Michael Haneke tiene tanta conciencia de sí que en los primeros siete minutos de Un final feliz muere un animal. Hace siete años en el libro On Michael Haneke, M. Lawrence hacía notar que Hollywood se resiste a todo tipo de violencia contra los animales, pero se complace en violentar cuerpos humanos. Decía Lawrence que el cine de Haneke daba la vuelta a esta fórmula: los animales sufren físicamente mientras que sus personajes lo hacen de forma espiritual. Pero no solo esto. En varios libros escritos por historiadores de arte se resaltan características presentes aquí: que los personajes de Haneke parecen transitar de una película a la otra, que hay en ellos toda clase de pulsiones masoquistas y que el director tiene un programa de cine posmoderno que sigue a la letra las teorías de Deleuze y Bergson. Y sí, todo se cumple con la precisión de un reloj. Un final feliz trasciende el cine informativo, ese que se construye con base en anécdotas y no en historias, y genera más bien el universo virtual que querían Gilles Deleuze y Henri Bergson.
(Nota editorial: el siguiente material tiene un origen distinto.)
`src/rtl/ppg_window_peak_interval_unit_assert.svh`:
```
// Assertion macros shared by the PPG window peak interval unit.
`ifndef PPG_WINDOW_PEAK_INTERVAL_UNIT_ASSERT_SVH
`define PPG_WINDOW_PEAK_INTERVAL_UNIT_ASSERT_SVH

// Checks a property on every clock edge outside reset.
`define PWPI_ASSERT(lbl, prop, msg) \
  lbl: assert property (@(posedge clk_i) disable iff (!rst_ni) (prop)) else $error(msg);

// Checks that a condition holds in the cycle after a trigger.
`define PWPI_ASSERT_NEXT(lbl, trig, cons, msg) \
  lbl: assert property (@(posedge clk_i) disable iff (!rst_ni) (trig) |=> (cons)) \
    else $error(msg);

`endif

```
`src/rtl/pwpi_pkg.sv`:
```
// Shared types and constants of the PPG window peak interval unit.
package pwpi_pkg;

  localparam int unsigned SampleW = 16;
  localparam int unsigned AccW    = 32;
  localparam int unsigned GainW   = 16;
  localparam int unsigned CountW  = 12;
  localparam int unsigned SlopeW  = 17;
  localparam int unsigned RunW    = 2;
  localparam int unsigned CfgIdxW = 3;
  localparam int unsigned CfgDatW = 16;

  localparam logic [CfgIdxW-1:0] CFG_FILTER_GAIN   = 3'd0;
  localparam logic [CfgIdxW-1:0] CFG_WINDOW_LENGTH = 3'd1;
  localparam logic [CfgIdxW-1:0] CFG_SPIKE_LIMIT   = 3'd2;
  localparam logic [CfgIdxW-1:0] CFG_RISE_NEEDED   = 3'd3;
  localparam logic [CfgIdxW-1:0] CFG_FALL_NEEDED   = 3'd4;

  localparam logic [GainW-1:0]   GainReset   = 16'd5243;
  localparam logic [CountW-1:0]  WindowReset = 12'd500;
  localparam logic [SampleW-1:0] SpikeReset  = 16'd255;
  localparam logic [RunW-1:0]    RunReset    = 2'd3;
  localparam logic [RunW-1:0]    RunMax      = 2'd3;
  localparam logic [CountW-1:0]  PeaksMax    = 12'd4095;

  typedef enum logic [2:0] {
    ST_IDLE,
    ST_MUL,
    ST_UPD,
    ST_DIV,
    ST_EMIT
  } state_e;

  typedef struct packed {
    logic busy;
    logic done;
  } unit_stat_t;

endpackage

```
`src/rtl/pwpi_mul.sv`:
```
// Bit-serial multiplier that scales the filter error by the Q0.16 gain.
module pwpi_mul (
  input  logic                               clk_i,
  input  logic                               rst_ni,
  input  logic                               start_i,
  input  logic [pwpi_pkg::AccW-1:0]          diff_i,
  input  logic [pwpi_pkg::GainW-1:0]         gain_i,
  output logic [pwpi_pkg::AccW-1:0]          step_o,
  output pwpi_pkg::unit_stat_t               stat_o
);

  localparam int unsigned ProdW = pwpi_pkg::AccW + pwpi_pkg::GainW;

  logic [ProdW-1:0]              prod_q, prod_d;
  logic [pwpi_pkg::AccW-1:0]     diff_q;
  logic [pwpi_pkg::GainW-1:0]    gain_q, gain_d;
  logic [4:0]                    cnt_q, cnt_d;
  logic                          busy_q, busy_d;
  logic                          done_q, done_d;

  always_comb begin
    prod_d = prod_q;
    gain_d = gain_q;
    cnt_d  = cnt_q;
    busy_d = busy_q;
    done_d = 1'b0;
    if (start_i) begin
      prod_d = '0;
      gain_d = gain_i;
      cnt_d  = 5'(pwpi_pkg::GainW);
      busy_d = 1'b1;
    end else if (busy_q) begin
      prod_d = {prod_q[ProdW-2:0], 1'b0} +
               (gain_q[pwpi_pkg::GainW-1] ? {{pwpi_pkg::GainW{1'b0}}, diff_q} : '0);
      gain_d = {gain_q[pwpi_pkg::GainW-2:0], 1'b0};
      cnt_d  = cnt_q - 5'd1;
      if (cnt_q == 5'd1) begin
        busy_d = 1'b0;
        done_d = 1'b1;
      end
    end
  end

  always_ff @(posedge clk_i or negedge rst_ni) begin
    if (!rst_ni) begin
      cnt_q  <= '0;
      busy_q <= 1'b0;
      done_q <= 1'b0;
    end else begin
      cnt_q  <= cnt_d;
      busy_q <= busy_d;
      done_q <= done_d;
    end
  end

  always_ff @(posedge clk_i) begin
    prod_q <= prod_d;
    gain_q <= gain_d;
    if (start_i) begin
      diff_q <= diff_i;
    end
  end

  assign step_o      = prod_q[ProdW-1:pwpi_pkg::GainW];
  assign stat_o.busy = busy_q;
  assign stat_o.done = done_q;

endmodule

```
`src/rtl/pwpi_div.sv`:
```
// Restoring divider, one quotient bit per cycle, for the mean peak spacing.
module pwpi_div (
  input  logic                               clk_i,
  input  logic                               rst_ni,
  input  logic                               start_i,
  input  logic [pwpi_pkg::CountW-1:0]        dividend_i,
  input  logic [pwpi_pkg::CountW-1:0]        divisor_i,
  output logic [pwpi_pkg::CountW-1:0]        quotient_o,
  output pwpi_pkg::unit_stat_t               stat_o
);

  localparam int unsigned W = pwpi_pkg::CountW;

  logic [W-1:0] rem_q, rem_d;
  logic [W-1:0] quo_q, quo_d;
  logic [W-1:0] dvs_q;
  logic [W:0]   trial;
  logic         ge;
  logic [3:0]   cnt_q, cnt_d;
  logic         busy_q, busy_d;
  logic         done_q, done_d;

  always_comb begin
    trial  = {rem_q, quo_q[W-1]};
    ge     = trial >= {1'b0, dvs_q};
    rem_d  = rem_q;
    quo_d  = quo_q;
    cnt_d  = cnt_q;
    busy_d = busy_q;
    done_d = 1'b0;
    if (start_i) begin
      rem_d  = '0;
      quo_d  = dividend_i;
      cnt_d  = 4'(W);
      busy_d = 1'b1;
    end else if (busy_q) begin
      rem_d = ge ? W'(trial - {1'b0, dvs_q}) : trial[W-1:0];
      quo_d = {quo_q[W-2:0], ge};
      cnt_d = cnt_q - 4'd1;
      if (cnt_q == 4'd1) begin
        busy_d = 1'b0;
        done_d = 1'b1;
      end
    end
  end

  always_ff @(posedge clk_i or negedge rst_ni) begin
    if (!rst_ni) begin
      cnt_q  <= '0;
      busy_q <= 1'b0;
      done_q <= 1'b0;
    end else begin
      cnt_q  <= cnt_d;
      busy_q <= busy_d;
      done_q <= done_d;
    end
  end

  always_ff @(posedge clk_i) begin
    rem_q <= rem_d;
    quo_q <= quo_d;
    if (start_i) begin
      dvs_q <= divisor_i;
    end
  end

  assign quotient_o  = quo_q;
  assign stat_o.busy = busy_q;
  assign stat_o.done = done_q;

endmodule

```
`src/rtl/ppg_window_peak_interval_unit.sv`:
```
// Top level of the PPG window peak interval unit: filter, slope, peak detector, window result.
//
//   channel | direction | handshake              | payload
//   input   | in        | in_valid_i / in_stall_o | sample_i
//   output  | out       | out_valid_o / out_stall_i | peak_count_o, mean_interval_o,
//           |           |                        | interval_valid_o
//   config  | in        | cfg_valid_i / cfg_ready_o | cfg_index_i, cfg_data_i
//
// A sample is accepted, then passes through the bit-serial gain multiplier, then updates the
// slope and detector. The last sample of a window also passes through the serial divider
// when two or more peaks were found, and then loads the result register.
// The result register frees the input side; only a second result meeting a stalled first
// one waits. Reset clears the configuration to its defaults and starts an empty window.
module ppg_window_peak_interval_unit (
  input  logic                                clk_i,
  input  logic                                rst_ni,
  input  logic                                in_valid_i,
  output logic                                in_stall_o,
  input  logic [pwpi_pkg::SampleW-1:0]        sample_i,
  output logic                                out_valid_o,
  input  logic                                out_stall_i,
  output logic [pwpi_pkg::CountW-1:0]         peak_count_o,
  output logic [pwpi_pkg::CountW-1:0]         mean_interval_o,
  output logic                                interval_valid_o,
  input  logic                                cfg_valid_i,
  output logic                                cfg_ready_o,
  input  logic [pwpi_pkg::CfgIdxW-1:0]        cfg_index_i,
  input  logic [pwpi_pkg::CfgDatW-1:0]        cfg_data_i
);

  localparam int unsigned AW = pwpi_pkg::AccW;
  localparam int unsigned SW = pwpi_pkg::SampleW;
  localparam int unsigned CW = pwpi_pkg::CountW;
  localparam int unsigned LW = pwpi_pkg::SlopeW;
  localparam int unsigned RW = pwpi_pkg::RunW;

  pwpi_pkg::state_e state_q, state_d;

  logic [pwpi_pkg::GainW-1:0] gain_q;
  logic [CW-1:0]              wlen_q;
  logic [SW-1:0]              spike_q;
  logic [RW-1:0]              rise_need_q, fall_need_q;

  logic [AW-1:0]        acc_q;
  logic                 up_q;
  logic [SW-1:0]        prev_smooth_q;
  logic signed [LW-1:0] prev_slope_q;
  logic [RW-1:0]        rise_q, fall_q;
  logic                 armed_q;
  logic [CW-1:0]        idx_q, peaks_q, first_q, last_q;
  logic [CW-1:0]        res_count_q;
  logic                 res_valid_q;

  logic                 out_valid_q;
  logic [CW-1:0]        out_count_q, out_mean_q;
  logic                 out_ivalid_q;

  logic [AW-1:0]        target, err_mag, mul_step;
  logic                 err_up;
  logic                 mul_start, div_start, emit_load, out_free;
  pwpi_pkg::unit_stat_t mul_stat, div_stat;
  logic [CW-1:0]        div_quo;

  logic [SW-1:0]        smooth;
  logic signed [LW-1:0] diff_s, slope;
  logic [LW-1:0]        mag;
  logic                 spike, pos, neg;
  logic [RW-1:0]        rise_goal, fall_goal, rise_inc, fall_inc;
  logic [RW-1:0]        rise_d, fall_d;
  logic                 armed_d;
  logic [CW-1:0]        peaks_d, first_d, last_d, span;
  logic                 win_end, multi;

  assign cfg_ready_o = 1'b1;

  assign target  = {sample_i, {(AW - SW){1'b0}}};
  assign err_up  = target >= acc_q;
  assign err_mag = err_up ? target - acc_q : acc_q - target;

  pwpi_mul u_mul (
    .clk_i   (clk_i),
    .rst_ni  (rst_ni),
    .start_i (mul_start),
    .diff_i  (err_mag),
    .gain_i  (gain_q),
    .step_o  (mul_step),
    .stat_o  (mul_stat)
  );

  always_comb begin
    smooth    = acc_q[AW-1:AW-SW];
    diff_s    = $signed({1'b0, smooth}) - $signed({1'b0, prev_smooth_q});
    mag       = diff_s[LW-1] ? LW'(-diff_s) : diff_s;
    spike     = mag >= {1'b0, spike_q};
    if (idx_q == '0) begin
      slope = '0;
    end else if (spike) begin
      slope = prev_slope_q;
    end else begin
      slope = diff_s;
    end
    pos       = !slope[LW-1] && (slope != '0);
    neg       = slope[LW-1];
    rise_goal = (rise_need_q == '0) ? RW'(1) : rise_need_q;
    fall_goal = (fall_need_q == '0) ? RW'(1) : fall_need_q;
    rise_inc  = (rise_q == pwpi_pkg::RunMax) ? rise_q : rise_q + RW'(1);
    fall_inc  = (fall_q == pwpi_pkg::RunMax) ? fall_q : fall_q + RW'(1);

    rise_d  = rise_q;
    fall_d  = fall_q;
    armed_d = armed_q;
    peaks_d = peaks_q;
    first_d = first_q;
    last_d  = last_q;
    if (pos && !armed_q) begin
      fall_d = '0;
      rise_d = rise_inc;
      if (rise_inc >= rise_goal) begin
        armed_d = 1'b1;
      end
    end else if (neg && armed_q) begin
      rise_d = '0;
      fall_d = fall_inc;
      if (fall_inc >= fall_goal) begin
        if (peaks_q == '0) begin
          first_d = idx_q;
        end
        last_d = idx_q;
        if (peaks_q != pwpi_pkg::PeaksMax) begin
          peaks_d = peaks_q + CW'(1);
        end
        armed_d = 1'b0;
      end
    end else if (neg) begin
      rise_d = '0;
    end

    win_end = ({1'b0, idx_q} + (CW + 1)'(1)) >= {1'b0, wlen_q};
    multi   = peaks_d >= CW'(2);
    span    = (last_d >= first_d) ? last_d - first_d : '0;
  end

  pwpi_div u_div (
    .clk_i      (clk_i),
    .rst_ni     (rst_ni),
    .start_i    (div_start),
    .dividend_i (span),
    .divisor_i  (peaks_d - CW'(1)),
    .quotient_o (div_quo),
    .stat_o     (div_stat)
  );

  assign out_free = !out_valid_q || !out_stall_i;

  always_comb begin
    state_d = state_q;
    case (state_q)
      pwpi_pkg::ST_IDLE: begin
        if (in_valid_i) begin
          state_d = pwpi_pkg::ST_MUL;
        end
      end
      pwpi_pkg::ST_MUL: begin
        if (mul_stat.done) begin
          state_d = pwpi_pkg::ST_UPD;
        end
      end
      pwpi_pkg::ST_UPD: begin
        if (!win_end) begin
          state_d = pwpi_pkg::ST_IDLE;
        end else if (multi) begin
          state_d = pwpi_pkg::ST_DIV;
        end else begin
          state_d = pwpi_pkg::ST_EMIT;
        end
      end
      pwpi_pkg::ST_DIV: begin
        if (div_stat.done) begin
          state_d = pwpi_pkg::ST_EMIT;
        end
      end
      pwpi_pkg::ST_EMIT: begin
        if (out_free) begin
          state_d = pwpi_pkg::ST_IDLE;
        end
      end
      default: state_d = pwpi_pkg::ST_IDLE;
    endcase
  end

  always_comb begin
    in_stall_o = 1'b1;
    mul_start  = 1'b0;
    div_start  = 1'b0;
    emit_load  = 1'b0;
    case (state_q)
      pwpi_pkg::ST_IDLE: begin
        in_stall_o = 1'b0;
        mul_start  = in_valid_i;
      end
      pwpi_pkg::ST_UPD:  div_start = win_end && multi;
      pwpi_pkg::ST_EMIT: emit_load = out_free;
      default: ;
    endcase
  end

  always_ff @(posedge clk_i or negedge rst_ni) begin
    if (!rst_ni) begin
      state_q     <= pwpi_pkg::ST_IDLE;
      gain_q      <= pwpi_pkg::GainReset;
      wlen_q      <= pwpi_pkg::WindowReset;
      spike_q     <= pwpi_pkg::SpikeReset;
      rise_need_q <= pwpi_pkg::RunReset;
      fall_need_q <= pwpi_pkg::RunReset;
      acc_q         <= '0;
      up_q          <= 1'b0;
      prev_smooth_q <= '0;
      prev_slope_q  <= '0;
      rise_q        <= '0;
      fall_q        <= '0;
      armed_q       <= 1'b0;
      idx_q         <= '0;
      peaks_q       <= '0;
      first_q       <= '0;
      last_q        <= '0;
      res_count_q   <= '0;
      res_valid_q   <= 1'b0;
      out_valid_q   <= 1'b0;
    end else begin
      state_q <= state_d;
      if (cfg_valid_i) begin
        case (cfg_index_i)
          pwpi_pkg::CFG_FILTER_GAIN:   gain_q      <= cfg_data_i;
          pwpi_pkg::CFG_WINDOW_LENGTH: wlen_q      <= cfg_data_i[CW-1:0];
          pwpi_pkg::CFG_SPIKE_LIMIT:   spike_q     <= cfg_data_i;
          pwpi_pkg::CFG_RISE_NEEDED:   rise_need_q <= cfg_data_i[RW-1:0];
          pwpi_pkg::CFG_FALL_NEEDED:   fall_need_q <= cfg_data_i[RW-1:0];
          default: ;
        endcase
      end
      if (mul_start) begin
        up_q <= err_up;
      end
      if (state_q == pwpi_pkg::ST_MUL && mul_stat.done) begin
        acc_q <= up_q ? acc_q + mul_step : acc_q - mul_step;
      end
      if (state_q == pwpi_pkg::ST_UPD) begin
        if (win_end) begin
          res_count_q   <= peaks_d;
          res_valid_q   <= multi;
          acc_q         <= '0;
          prev_smooth_q <= '0;
          prev_slope_q  <= '0;
          rise_q        <= '0;
          fall_q        <= '0;
          armed_q       <= 1'b0;
          idx_q         <= '0;
          peaks_q       <= '0;
          first_q       <= '0;
          last_q        <= '0;
        end else begin
          prev_smooth_q <= smooth;
          prev_slope_q  <= slope;
          rise_q        <= rise_d;
          fall_q        <= fall_d;
          armed_q       <= armed_d;
          idx_q         <= idx_q + CW'(1);
          peaks_q       <= peaks_d;
          first_q       <= first_d;
          last_q        <= last_d;
        end
      end
      if (emit_load) begin
        out_valid_q <= 1'b1;
      end else if (!out_stall_i) begin
        out_valid_q <= 1'b0;
      end
    end
  end

  always_ff @(posedge clk_i) begin
    if (emit_load) begin
      out_count_q  <= res_count_q;
      out_mean_q   <= res_valid_q ? div_quo : '0;
      out_ivalid_q <= res_valid_q;
    end
  end

  assign out_valid_o      = out_valid_q;
  assign peak_count_o     = out_count_q;
  assign mean_interval_o  = out_mean_q;
  assign interval_valid_o = out_ivalid_q;

  `include "ppg_window_peak_interval_unit_assert.svh"

  `PWPI_ASSERT(a_units_exclusive, !(mul_stat.busy && div_stat.busy), "multiplier and divider overlap")
  `PWPI_ASSERT_NEXT(a_accept_starts_mul, in_valid_i && !in_stall_o, mul_stat.busy, "accepted sample did not start the multiplier")
  `PWPI_ASSERT(a_peak_order, first_q <= last_q, "first peak index beyond last peak index")
  `PWPI_ASSERT(a_mean_zero, !(out_valid_o && !interval_valid_o) || (mean_interval_o == '0), "mean interval nonzero without two peaks")

endmodule
```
En este universo paralelo convivimos con Eva Laurent, una pequeña perversa de trece años que está tan bien actuada por Fantine Harduin y tan bien dirigida que nos produce risa nerviosa saber que es cuestión de tiempo: pronto la niña de mirada angelical cometerá un crimen atroz. Convivimos también con Anne, interpretada por Isabelle Huppert. Anne es aquí la heredera de una importante compañía constructora del sur de Francia que tiene que prostituirse con un banco de Estados Unidos. Y la verdad, para eso de prostituirse virtualmente no hay nadie mejor que la Huppert. ¿Cómo olvidar a la mujer que añora a su violador en Elle de Paul Verhoeven? ¿Qué sería de La pianista, del mismo Haneke, sin esta gran actriz? No es que Huppert esté encasillada, es que encarna al arquetipo de mujer entrona que aquí vuelve a fascinar, entre otras cosas, porque interpreta al único personaje que sabemos que, le ponga la vida el vals que le ponga, ella lo va a bailar. Está por último un viejo empresario francés que cumple a la letra lo que escribía aquel otro historiador de cine en torno a las películas de Haneke: Jean–Louis Trintignant es el mismo personaje de Amour. Y ha amado tanto a su mujer que ha decidido matarla antes de seguir viendo cómo la devora la vejez. Todos estos seres virtuales producen lo que llamaba Deleuze no una historia sino el diagnóstico de una sociedad decadente: una Europa cargada de culpas, incapaz ya del erotismo porque, como los personajes de esta película, quiere morir. Pero no se crea que Un final feliz es una obra triste; tiene un discreto sentido del humor que fascina. Y si Haneke está consciente de que su cine tiene ya un estilo muy identificado, qué mejor. Quien haya disfrutado sus películas puede estar seguro de que esta nueva entrega del director de cine austriaco más importante desde tiempos de Fritz Lang no lo va a decepcionar. Sobre todo porque la joven protagonista de esta película nos está diciendo algo que vale la pena escuchar. No se trata solo de que Eva sea como la contraparte del niño que anunciaba la Primera Guerra Mundial en El listón blanco; es que el personaje está llevado hasta sus últimas consecuencias. Recuerda más bien al pequeño asesino de su padre en Alemania año cero de Roberto Rossellini. Tengo la impresión de que Haneke sabe que cuando los niños comienzan a envenenar a sus padres, en el mundo algo terrible va a suceder.
@fernandovzamora
Un final feliz (Happy End). Dirección, Michael Haneke. Austria, 2017.